Children's Health Protection
Response from Administrator Johnson regarding Preliminary Regulatory Determination on Perchlorate
January 8, 2009
United States Environmental Protection Agency
Washington, DC 20460
Melanie A. Marty, Ph.D.
Children’s Health Protection Advisory Committee
Cal/EPA, Office of Environmental Health Hazard Assessment
1515 Clay Street, 16th Floor
Oakland, California 94612
Dear Dr. Marty:
I am writing to provide information about the U.S. Environmental Protection Agency’s recent decision relating to perchlorate in drinking water. Your letter of November 3, 2008, sent on behalf of the Children’s Health Protection Advisory Council, expressed concern about the development of the health reference level used to support EPA’s preliminary regulatory determination and asked the Agency to set a maximum contaminant level for perchlorate.

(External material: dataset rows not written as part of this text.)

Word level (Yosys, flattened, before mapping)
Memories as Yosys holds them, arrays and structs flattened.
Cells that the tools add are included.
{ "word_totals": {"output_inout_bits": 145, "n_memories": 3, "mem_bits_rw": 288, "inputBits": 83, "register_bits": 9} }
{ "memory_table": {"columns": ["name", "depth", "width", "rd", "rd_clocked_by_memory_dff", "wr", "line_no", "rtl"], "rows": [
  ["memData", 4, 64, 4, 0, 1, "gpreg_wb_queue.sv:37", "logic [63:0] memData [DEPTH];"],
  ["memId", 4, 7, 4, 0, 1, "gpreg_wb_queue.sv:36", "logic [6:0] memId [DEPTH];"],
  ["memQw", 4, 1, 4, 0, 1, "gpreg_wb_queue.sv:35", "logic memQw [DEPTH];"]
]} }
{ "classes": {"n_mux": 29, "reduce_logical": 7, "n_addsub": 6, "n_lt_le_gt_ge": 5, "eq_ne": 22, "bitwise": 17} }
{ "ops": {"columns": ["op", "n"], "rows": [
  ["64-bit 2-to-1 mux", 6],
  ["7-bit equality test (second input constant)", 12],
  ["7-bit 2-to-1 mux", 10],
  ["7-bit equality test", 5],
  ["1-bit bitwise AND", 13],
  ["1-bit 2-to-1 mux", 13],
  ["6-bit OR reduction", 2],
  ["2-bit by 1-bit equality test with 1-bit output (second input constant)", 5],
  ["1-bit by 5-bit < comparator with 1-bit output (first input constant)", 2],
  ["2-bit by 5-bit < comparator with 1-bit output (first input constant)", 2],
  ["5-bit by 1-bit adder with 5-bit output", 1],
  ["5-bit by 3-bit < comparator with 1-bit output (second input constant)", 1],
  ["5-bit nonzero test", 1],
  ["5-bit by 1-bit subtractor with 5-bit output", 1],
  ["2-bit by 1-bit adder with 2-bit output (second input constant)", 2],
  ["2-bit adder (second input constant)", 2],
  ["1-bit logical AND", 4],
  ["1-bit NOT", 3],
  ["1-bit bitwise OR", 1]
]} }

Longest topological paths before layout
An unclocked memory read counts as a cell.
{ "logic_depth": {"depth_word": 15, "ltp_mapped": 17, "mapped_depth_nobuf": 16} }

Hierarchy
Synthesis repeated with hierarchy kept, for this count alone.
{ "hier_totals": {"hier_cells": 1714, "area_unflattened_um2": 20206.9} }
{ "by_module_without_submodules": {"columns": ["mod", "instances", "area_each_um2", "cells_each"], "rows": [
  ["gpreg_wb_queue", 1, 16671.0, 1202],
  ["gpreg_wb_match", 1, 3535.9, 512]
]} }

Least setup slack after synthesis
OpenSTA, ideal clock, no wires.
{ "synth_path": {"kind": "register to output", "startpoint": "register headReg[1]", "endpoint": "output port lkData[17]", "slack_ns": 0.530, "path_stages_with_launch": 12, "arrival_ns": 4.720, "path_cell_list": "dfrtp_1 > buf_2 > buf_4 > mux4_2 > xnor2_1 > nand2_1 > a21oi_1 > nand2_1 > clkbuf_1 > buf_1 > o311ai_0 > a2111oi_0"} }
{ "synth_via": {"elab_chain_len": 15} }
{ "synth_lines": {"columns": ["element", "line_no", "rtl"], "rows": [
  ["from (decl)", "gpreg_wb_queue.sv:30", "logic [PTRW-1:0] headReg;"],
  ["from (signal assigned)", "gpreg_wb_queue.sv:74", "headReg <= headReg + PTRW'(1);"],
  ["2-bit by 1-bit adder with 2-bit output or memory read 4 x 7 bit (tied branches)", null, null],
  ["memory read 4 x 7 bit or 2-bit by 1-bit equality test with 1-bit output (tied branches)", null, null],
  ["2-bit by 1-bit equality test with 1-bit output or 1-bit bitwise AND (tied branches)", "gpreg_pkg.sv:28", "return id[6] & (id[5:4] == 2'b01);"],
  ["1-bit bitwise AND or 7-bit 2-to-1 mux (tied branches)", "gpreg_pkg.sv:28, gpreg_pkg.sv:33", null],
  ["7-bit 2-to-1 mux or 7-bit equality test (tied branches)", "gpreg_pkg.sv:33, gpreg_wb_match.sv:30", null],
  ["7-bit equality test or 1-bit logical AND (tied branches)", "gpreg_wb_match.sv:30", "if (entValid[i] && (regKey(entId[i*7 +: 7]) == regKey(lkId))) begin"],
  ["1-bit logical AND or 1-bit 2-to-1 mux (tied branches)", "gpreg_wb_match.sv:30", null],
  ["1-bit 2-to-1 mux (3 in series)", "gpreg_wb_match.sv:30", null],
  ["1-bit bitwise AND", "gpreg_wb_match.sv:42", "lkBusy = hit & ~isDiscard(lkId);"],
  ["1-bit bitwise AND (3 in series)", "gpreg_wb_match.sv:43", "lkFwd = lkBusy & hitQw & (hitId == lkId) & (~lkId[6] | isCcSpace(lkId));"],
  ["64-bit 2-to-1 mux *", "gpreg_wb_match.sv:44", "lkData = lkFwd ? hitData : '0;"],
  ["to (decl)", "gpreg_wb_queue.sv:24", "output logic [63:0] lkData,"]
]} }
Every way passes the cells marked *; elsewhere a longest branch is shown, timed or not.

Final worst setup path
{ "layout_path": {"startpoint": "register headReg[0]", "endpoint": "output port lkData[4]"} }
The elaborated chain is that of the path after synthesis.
## src/rtl/toll_pkg.sv

```systemverilog
// Shared types and codes for the toll lane sequencer and its wait timer.
package toll_pkg;

  typedef enum logic [2:0] {
    IDLE     = 3'd0,
    WAIT_TAG = 3'd1,
    PAY      = 3'd2,
    OPEN     = 3'd3,
    HOLD     = 3'd4
  } state_t;

  localparam logic [1:0] LAMP_OFF   = 2'b00;
  localparam logic [1:0] LAMP_GREEN = 2'b01;
  localparam logic [1:0] LAMP_RED   = 2'b10;

  localparam logic [1:0] WAIT_MODE_RUN = 2'b10;
  localparam logic [1:0] WAIT_MODE_CLR = 2'b00;

  // Lamp colour shown while the lane sits in a given state.
  function automatic logic [1:0] lamp_for(state_t s);
    case (s)
      PAY:        return LAMP_RED;
      OPEN, HOLD: return LAMP_GREEN;
      default:    return LAMP_OFF;
    endcase
  endfunction

endpackage

```

## src/rtl/lane_timer.sv

```systemverilog
// Up-counter with synchronous clear and enable; match flags count == term.
module lane_timer #(
  parameter int W = 5
) (
  input  logic         clk,
  input  logic         rst,
  input  logic         clr,
  input  logic         en,
  input  logic [W-1:0] term,
  output logic         match
);

  logic [W-1:0] count;

  always_ff @(posedge clk) begin
    if (rst || clr)
      count <= '0;
    else if (en)
      count <= count + 1'b1;
  end

  assign match = (count == term);

endmodule

```

## src/rtl/toll_lane_ctrl.sv

```systemverilog
// Per-lane toll gate sequencer: hipass wait window, manual pay fallback, exit hold.
// Optional TOLL_VIOLATION_EN adds viol/viol_cnt for car_exit seen while the gate is down.
module toll_lane_ctrl
  import toll_pkg::*;
#(
  parameter int WAIT_CYCLES = 7,
  parameter int HOLD_CYCLES = 16,
  parameter int TMR_W       = 5
) (
  input  logic       clk,
  input  logic       rst,
  input  logic       car_det,
  input  logic       hipass_ok,
  input  logic       pay_done,
  input  logic       car_exit,
  output logic [1:0] wait_en,
  output logic       gate_open,
  output logic [1:0] lamp,
  output logic       fee_req,
  output logic [7:0] pass_cnt,
  output logic [2:0] state
`ifdef TOLL_VIOLATION_EN
  ,
  output logic       viol,
  output logic [7:0] viol_cnt
`endif
);

  localparam logic [TMR_W-1:0] WAIT_TERM = TMR_W'(WAIT_CYCLES - 1);
  localparam logic [TMR_W-1:0] HOLD_TERM = TMR_W'(HOLD_CYCLES - 1);

  state_t           cur, nxt;
  logic             tmr_clr, tmr_en, tmr_match, pass_inc;
  logic [TMR_W-1:0] tmr_term;

`ifdef TOLL_VIOLATION_EN
  logic stray_exit;
  assign stray_exit = car_exit && !gate_open;
`endif

  lane_timer #(.W(TMR_W)) u_timer (
    .clk   (clk),
    .rst   (rst),
    .clr   (tmr_clr),
    .en    (tmr_en),
    .term  (tmr_term),
    .match (tmr_match)
  );

  // Timer is held clear except while dwelling in WAIT_TAG or HOLD, so every entry starts at 0.
  always_comb begin
    nxt      = cur;
    tmr_clr  = 1'b1;
    tmr_en   = 1'b0;
    pass_inc = 1'b0;
    tmr_term = (cur == HOLD) ? HOLD_TERM : WAIT_TERM;
    case (cur)
      IDLE: if (car_det) nxt = WAIT_TAG;
      WAIT_TAG: begin
        if (hipass_ok)      nxt = OPEN;
        else if (!car_det)  nxt = IDLE;
        else if (tmr_match) nxt = PAY;
        else begin
          tmr_clr = 1'b0;
          tmr_en  = 1'b1;
        end
      end
      PAY: begin
        if (pay_done)        nxt = OPEN;
`ifdef TOLL_VIOLATION_EN
        else if (stray_exit) nxt = IDLE;
`endif
        else if (!car_det)   nxt = IDLE;
      end
      OPEN: if (car_exit) nxt = HOLD;
      HOLD: begin
        if (tmr_match) begin
          pass_inc = 1'b1;
          nxt      = car_det ? WAIT_TAG : IDLE;
        end else begin
          tmr_clr = 1'b0;
          tmr_en  = 1'b1;
        end
      end
      default: nxt = IDLE;
    endcase
  end

  // Outputs are registered from the next state so they line up with the state register.
  always_ff @(posedge clk) begin
    if (rst) begin
      cur       <= IDLE;
      pass_cnt  <= '0;
      wait_en   <= WAIT_MODE_CLR;
      gate_open <= 1'b0;
      lamp      <= LAMP_OFF;
      fee_req   <= 1'b0;
    end else begin
      cur       <= nxt;
      wait_en   <= (nxt == WAIT_TAG) ? WAIT_MODE_RUN : WAIT_MODE_CLR;
      gate_open <= (nxt == OPEN) || (nxt == HOLD);
      lamp      <= lamp_for(nxt);
      fee_req   <= (nxt == PAY);
      if (pass_inc) pass_cnt <= pass_cnt + 8'd1;
    end
  end

`ifdef TOLL_VIOLATION_EN
  always_ff @(posedge clk) begin
    if (rst) begin
      viol     <= 1'b0;
      viol_cnt <= '0;
    end else begin
      viol <= stray_exit;
      if (stray_exit) viol_cnt <= viol_cnt + 8'd1;
    end
  end
`endif

  assign state = cur;

endmodule

```
===== config.mk =====
export PLATFORM = sky130hd
export DESIGN_NAME = func_dispatcher_seq
export DESIGN_NICKNAME = d
export VERILOG_FILES = /design/src/rtl/func_dispatcher_seq.sv
export SDC_FILE = /design/constraint.sdc
export NUM_CORES = 1
export LEC_CHECK = 0
export BUFFER_PORTS_ARGS = -buffer_cell sky130_fd_sc_hd__buf_2
export CELL_PAD_IN_SITES_DETAIL_PLACEMENT = 1
export CELL_PAD_IN_SITES_GLOBAL_PLACEMENT = 1
export CORE_ASPECT_RATIO = 1.5
export CORE_MARGIN = 1.5
export CORE_UTILIZATION = 50
export CTS_CLUSTER_SIZE = 8
export DETAILED_ROUTE_END_ITERATION = 6
export HOLD_SLACK_MARGIN = 0.1
export PLACE_DENSITY_LB_ADDON = 0.12
export SYNTH_ARGS = -nofsm -noshare
export SYNTH_HDL_FRONTEND = slang
export SYNTH_SLANG_ARGS = --single-unit

===== constraint.sdc =====
create_clock -name Clock -period 5.8 [get_ports Clock]
set_input_delay 0.29 -clock Clock [delete_from_list [all_inputs] [get_ports Clock]]
set_output_delay 0.29 -clock Clock [all_outputs]
set_load 0.01 [all_outputs]

===== src/rtl/func_dispatcher_seq.sv =====
// func_dispatcher_seq
//   Sequential user/function dispatcher. A (User, Func) request taken over a
//   Req/Ready handshake is checked against a runtime-programmable permission
//   table. A grant drives the one-hot Matrix and/or Led output for HOLD_CYCLES
//   cycles. A denial pulses Denied. MAX_FAILS consecutive denials lock the
//   block out for LOCK_CYCLES cycles.
//
//   Ports
//     Clock, Reset_n        : rising-edge clock, synchronous active-low reset
//     Req, User, Func       : request valid / requesting user / function code
//     Ready                 : high only in IDLE; accept on Req && Ready
//     Abort                 : ends ACTIVE early (ignored elsewhere)
//     CfgWe, CfgUser,
//     CfgMatMask, CfgLedMask: permission table write port (bit 0 stored as 0)
//     Matrix, Led           : one-hot drives, bit f = function f
//     Granted, Denied,
//     Locked                : status (grant pulse, deny pulse, lockout level)
//
//   Optional build macro FUNC_DISPATCH_AUDIT_EN adds DenyCount (16-bit
//   saturating denial count) and LastDeniedUser (user of the latest denial).
module func_dispatcher_seq #(
  parameter int USER_W      = 3,
  parameter int FUNC_W      = 3,
  parameter int HOLD_CYCLES = 8,
  parameter int MAX_FAILS   = 3,
  parameter int LOCK_CYCLES = 16
) (
  input  logic                 Clock,
  input  logic                 Reset_n,
  input  logic                 Req,
  input  logic [USER_W-1:0]    User,
  input  logic [FUNC_W-1:0]    Func,
  output logic                 Ready,
  input  logic                 Abort,
  input  logic                 CfgWe,
  input  logic [USER_W-1:0]    CfgUser,
  input  logic [2**FUNC_W-1:0] CfgMatMask,
  input  logic [2**FUNC_W-1:0] CfgLedMask,
  output logic [2**FUNC_W-1:0] Matrix,
  output logic [2**FUNC_W-1:0] Led,
  output logic                 Granted,
  output logic                 Denied,
  output logic                 Locked
`ifdef FUNC_DISPATCH_AUDIT_EN
  ,
  output logic [15:0]          DenyCount,
  output logic [USER_W-1:0]    LastDeniedUser
`endif
);

  localparam int NU     = 2**USER_W;
  localparam int NF     = 2**FUNC_W;
  localparam int HOLD_W = $clog2(HOLD_CYCLES + 1);
  localparam int LOCK_W = $clog2(LOCK_CYCLES + 1);
  localparam int FAIL_W = $clog2(MAX_FAILS + 1);
  localparam logic [NF-1:0] BIT0_CLR = {{(NF-1){1'b1}}, 1'b0};

  typedef enum logic [2:0] {IDLE, CHECK, ACTIVE, DENY, LOCKED} state_t;

  state_t              state, state_nxt;
  logic [USER_W-1:0]   user_p0;
  logic [FUNC_W-1:0]   func_p0;
  logic [NF-1:0]       mat_tbl [NU];
  logic [NF-1:0]       led_tbl [NU];
  logic                mat_bit, led_bit, grant;
  logic [HOLD_W-1:0]   hold_cnt;
  logic [LOCK_W-1:0]   lock_cnt;
  logic [FAIL_W-1:0]   fail_cnt;

  // Reset-time permission masks; codes beyond the table width are dropped.
  function automatic logic [NF-1:0] dflt_mask(input int u, input logic is_mat);
    logic [NF-1:0] m;
    m = '0;
    for (int f = 1; f < NF; f++) begin
      if (is_mat) begin
        if (u == 5) m[f] = 1'b1;
        if (u == 3) m[f] = (f == 1) || (f == 2) || (f == 3) || (f == 4) || (f == 6);
      end else begin
        if (u == 1) m[f] = (f == 1) || (f == 3) || (f == 4) || (f == 6);
        if (u == 6) m[f] = (f == 1) || (f == 6);
      end
    end
    return m;
  endfunction

  function automatic logic [FAIL_W-1:0] fail_sat_inc(input logic [FAIL_W-1:0] c);
    return (c == FAIL_W'(MAX_FAILS)) ? c : c + FAIL_W'(1);
  endfunction

  // Stage 0: accept and latch the request
  always_ff @(posedge Clock) begin
    if (state == IDLE && Req) begin
      user_p0 <= User;
      func_p0 <= Func;
    end
  end

  always_ff @(posedge Clock) begin
    if (!Reset_n) begin
      for (int u = 0; u < NU; u++) begin
        mat_tbl[u] <= dflt_mask(u, 1'b1);
        led_tbl[u] <= dflt_mask(u, 1'b0);
      end
    end else if (CfgWe) begin
      mat_tbl[CfgUser] <= CfgMatMask & BIT0_CLR;
      led_tbl[CfgUser] <= CfgLedMask & BIT0_CLR;
    end
  end

  // Stage 1: permission check; a same-cycle table write lands after this read
  always_comb begin
    mat_bit = mat_tbl[user_p0][func_p0];
    led_bit = led_tbl[user_p0][func_p0];
    grant   = (func_p0 != '0) && (mat_bit || led_bit);
  end

  always_ff @(posedge Clock) begin
    if (!Reset_n) state <= IDLE;
    else          state <= state_nxt;
  end

  always_comb begin
    state_nxt = state;
    case (state)
      IDLE:    if (Req) state_nxt = CHECK;
      CHECK:   state_nxt = grant ? ACTIVE : DENY;
      ACTIVE:  if (Abort || hold_cnt == '0) state_nxt = IDLE;
      DENY:    state_nxt = (fail_cnt == FAIL_W'(MAX_FAILS)) ? LOCKED : IDLE;
      LOCKED:  if (lock_cnt == '0) state_nxt = IDLE;
      default: state_nxt = IDLE;
    endcase
  end

  always_comb begin
    Ready  = (state == IDLE);
    Denied = (state == DENY);
    Locked = (state == LOCKED);
  end

  // Stage 2: registered drives and the hold / lockout / fail counters
  always_ff @(posedge Clock) begin
    if (!Reset_n) begin
      Matrix   <= '0;
      Led      <= '0;
      Granted  <= 1'b0;
      hold_cnt <= '0;
      lock_cnt <= '0;
      fail_cnt <= '0;
    end else begin
      Granted <= (state == CHECK) && grant;
      case (state)
        CHECK: begin
          if (grant) begin
            Matrix   <= {{(NF-1){1'b0}}, mat_bit} << func_p0;
            Led      <= {{(NF-1){1'b0}}, led_bit} << func_p0;
            hold_cnt <= HOLD_W'(HOLD_CYCLES - 1);
            fail_cnt <= '0;
          end else begin
            fail_cnt <= fail_sat_inc(fail_cnt);
          end
        end
        ACTIVE: begin
          if (state_nxt == IDLE) begin
            Matrix <= '0;
            Led    <= '0;
          end else begin
            hold_cnt <= hold_cnt - HOLD_W'(1);
          end
        end
        DENY:   lock_cnt <= LOCK_W'(LOCK_CYCLES - 1);
        LOCKED: begin
          if (lock_cnt == '0) fail_cnt <= '0;
          else                lock_cnt <= lock_cnt - LOCK_W'(1);
        end
        default: ;
      endcase
    end
  end

`ifdef FUNC_DISPATCH_AUDIT_EN
  function automatic logic [15:0] cnt16_sat_inc(input logic [15:0] c);
    return (c == 16'hFFFF) ? c : c + 16'd1;
  endfunction

  always_ff @(posedge Clock) begin
    if (!Reset_n) begin
      DenyCount      <= '0;
      LastDeniedUser <= '0;
    end else if (state == CHECK && !grant) begin
      DenyCount      <= cnt16_sat_inc(DenyCount);
      LastDeniedUser <= user_p0;
    end
  end
`endif

endmodule

==> flow_summary.yaml <==
outcome:
  status: "finished, final reports clean"
finish:
  fillCellCount: 1361
  final_cell_mix: "edfxtp_1, and2_1, buf_2, dfxtp_1, nand2_1"
  drive_above_1_share: 0.203
  final_common_cell: "edfxtp_1"
  final_nets: 628
  area_growth_pct: 14.1
  antenna_cells: 0
global_route:
  grt_max_degree: 36
  grt.overflow.total: 0
  grt_pass1_wl_mm: 28.6
  antenna_found_initial: 0
  grt_pass1_vias: 4993
  grtUsageTotal: 0.267
clock_tree:
  cts-root-buf: "clkbuf_16"
  cts_inserted_buffers: 17
  ctsHtreeMaxLevel: 4
  clockBufferDepth: 2
  tritoncts: "done"
  clk_pin_slew_ps: 60
  cts.sinks: 152
  clk_latency_ps: 420
worst_hold_path:
  min-delay-start: "CfgLedMask[3]"
  worst_hold_path_type: "in2reg"
sta:
  worst_slew_pin_slew_ps: 1230
  hold_viol: 0
  fin_skew_ps: 7.23
  fmax_mhz: 274
  maxSlewViolCount: 0
  slew_headroom: 0.177
  hold_slack_ps: 214
  fin_tns_setup_ps: 0
  period_share: 0.628
  setup_viol: 0
  min_period_ps: 3640
  worst_slack_ps: 2160
  grt_setup_unrepaired: "false"
die:
  die_y_microns: 148
  die-area_sq_mm: 0.0147
  placement_rows: 52
  die_w_microns: 99.6
  start_util: 0.515
  core_sq_mm: 0.0136
  ios: 50
logic_synthesis:
  syn-num-nets: 579
  synth.yosys.seq_area_share: 0.604
  netlist_instances: 545
  syn_avg_cell_area_sq_um: 12.8
  synth_edf_count: 118
  synth_cell_types: 52
  syn_area_sq_mm: 0.00700
  ys_ff_latch: 152
  async_reset_ff_frac: 0
  synth_warnings: 0
  synth_ff_type: "edfxtp_1"
route:
  vias: 4553
  drt-total-wl_mm: 18.2
  drt_iter0_markers: 169
  ant_nets: 0
  avgRoutedWirePerCell_microns: 23.7
  first_pass_iters: 4
  via_per_inst: 5.93
  drc: 0
job:
  drv_cap: 0
power:
  leakagePower_nw: 2.89
  ir_worst_vdd_mv: 0.232
  pwr_density_cell_mw_per_mm2: 332
place:
  dp_hpwl_mm: 12.0
  gp_congestion: 0.805
  place_ws_ps: 2200
  numPortBuffers: 47
critical_path:
  path_max_fanout: 24
  cp.arrival_ps: 3910
  worstPathRequired_ps: 6070
  crit_type: "reg2reg"
  end_kind: "register"
  cp-start-kind: "register"
state kept, by name (all words and copies together), names as in the netlist, named ones only:
signal,cells
user_p0,3
state,3
func_p0,3
hold_cnt,4
mat_tbl,56
lock_cnt,5
Matrix,8
fail_cnt,2
led_tbl,56
Led,8
Granted,1
routing by layer:
| layer | global-route usage | vias up | routed length [microns] | part of all wire |
|---|---|---|---|---|
| met5 | 0 | - | 0 | 0 |
| met4 | 0.107 | 0 | 406 | 0.022 |
| met3 | 0.0463 | 21 | 554 | 0.030 |
| met2 | 0.504 | 97 | 10300 | 0.57 |
| met1 | 0.293 | 2325 | 6940 | 0.38 |
| li1 | - | 2110 | - | - |
synthesized netlist by cell type, types with 5 or more instances:
| master | count | area [sq um] |
|---|---|---|
| nor3_1 | 10 | 50.1 |
| mux4_2 | 20 | 450 |
| nand3_1 | 24 | 120 |
| o21ai_0 | 13 | 65.1 |
| nor2b_1 | 7 | 43.8 |
| mux2i_1 | 23 | 230 |
| dfxtp_1 | 34 | 681 |
| a21oi_1 | 5 | 25.0 |
| inv_1 | 9 | 33.8 |
| nand2_1 | 32 | 120 |
| clkbuf_1 | 20 | 75.1 |
| and2_1 | 96 | 601 |
| o22ai_1 | 7 | 43.8 |
| nand2b_1 | 13 | 81.3 |
| nor2_1 | 25 | 93.8 |
| or3_1 | 15 | 93.8 |
| edfxtp_1 | 118 | 3540 |
| mux2_2 | 9 | 101 |
| buf_2 | 5 | 25.0 |
cells by family after synthesis:
family / count (synthesis) / share of synthesized area
AOI/OAI and AO/OA: 51 / 0.0495
xor gates and xnor gates: 4 / 0.00501
adders and majority gates: 4 / 0.00715
buffers and inverters: 38 / 0.0256
DFF: 152 / 0.604
muxes: 52 / 0.112
and+or+nand+nor: 244 / 0.197
final cells by class:
type                    instances  area, sq um  share of cell area
well taps                     162          203              0.0254
multi-input cells             355         2620               0.328
clock inverters                11          131              0.0165
repair buffers                 59          340              0.0426
clock buffers                  20          437              0.0547
flip-flops and latches        152         4220               0.529
inverters                       9         33.8             0.00423
repair_timing:
item	in CTS	in global routing
endpoints found under the hold margin	6	0
resized for setup	0	0
hold buffers	6	0
buffers inserted	0	0
through the flow:
| stage | cell area (sq um) | std cells | power (mW) | utilization |
|---|---|---|---|---|
| 2_1_floorplan | 7000 | 545 | 1.49 | - |
| 3_3_place_gp | 7360 | 731 | 1.57 | 0.541 |
| 3_5_place_dp | 7360 | 731 | 1.58 | 0.541 |
| 5_1_grt | 7990 | 768 | 2.74 | 0.587 |
| 6_report | 7990 | 768 | 2.65 | 0.587 |
| 4_1_cts | 7990 | 768 | 2.67 | 0.587 |
power by group:
| group | total, mW | switching [mW] | internal [mW] |
|---|---|---|---|
| logic | 0.281 | 0.163 | 0.118 |
| clock network | 1.08 | 0.417 | 0.666 |
| registers | 1.29 | 0.0473 | 1.24 |
| total | 2.65 | 0.627 | 2.02 |
worst max-delay path, stage by stage, from the launching register on:
cell     delay (ps)
dfxtp_1         940
buf_4           480
mux4_2          380
a31oi_1         190
nand3_1          90
a211o_1         330
nand3_2         140
nand2_2         130
a22o_1          550
mux2i_1         230
final timing paths:
check	endpoint	slack [ps]	cells after the start
worst max-delay path	Led[6]	2160	9
worst min-delay path	led_tbl[1][2]	210	2
worst max register to register	Led[6]	2160	9
worst min register to register	Led[7]	450	2
Power figures use the tool's default switching activity.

I agree with you that the science on this issue is very complex, and the comments we received on the preliminary regulatory determination raised many important questions. We are therefore withholding a final regulatory determination in order to consult with the National Academy of Sciences on several specific scientific issues that were raised by the CHPAC and other commenters on the preliminary regulatory determination. Specific to your comments, we are asking the NAS to review our use of a physiologically based pharmacokinetic model to assess potential impacts on sensitive subpopulations. We are also asking them to consider the implications of recent biomonitoring studies on our evaluation of exposure to percholorate in drinking water.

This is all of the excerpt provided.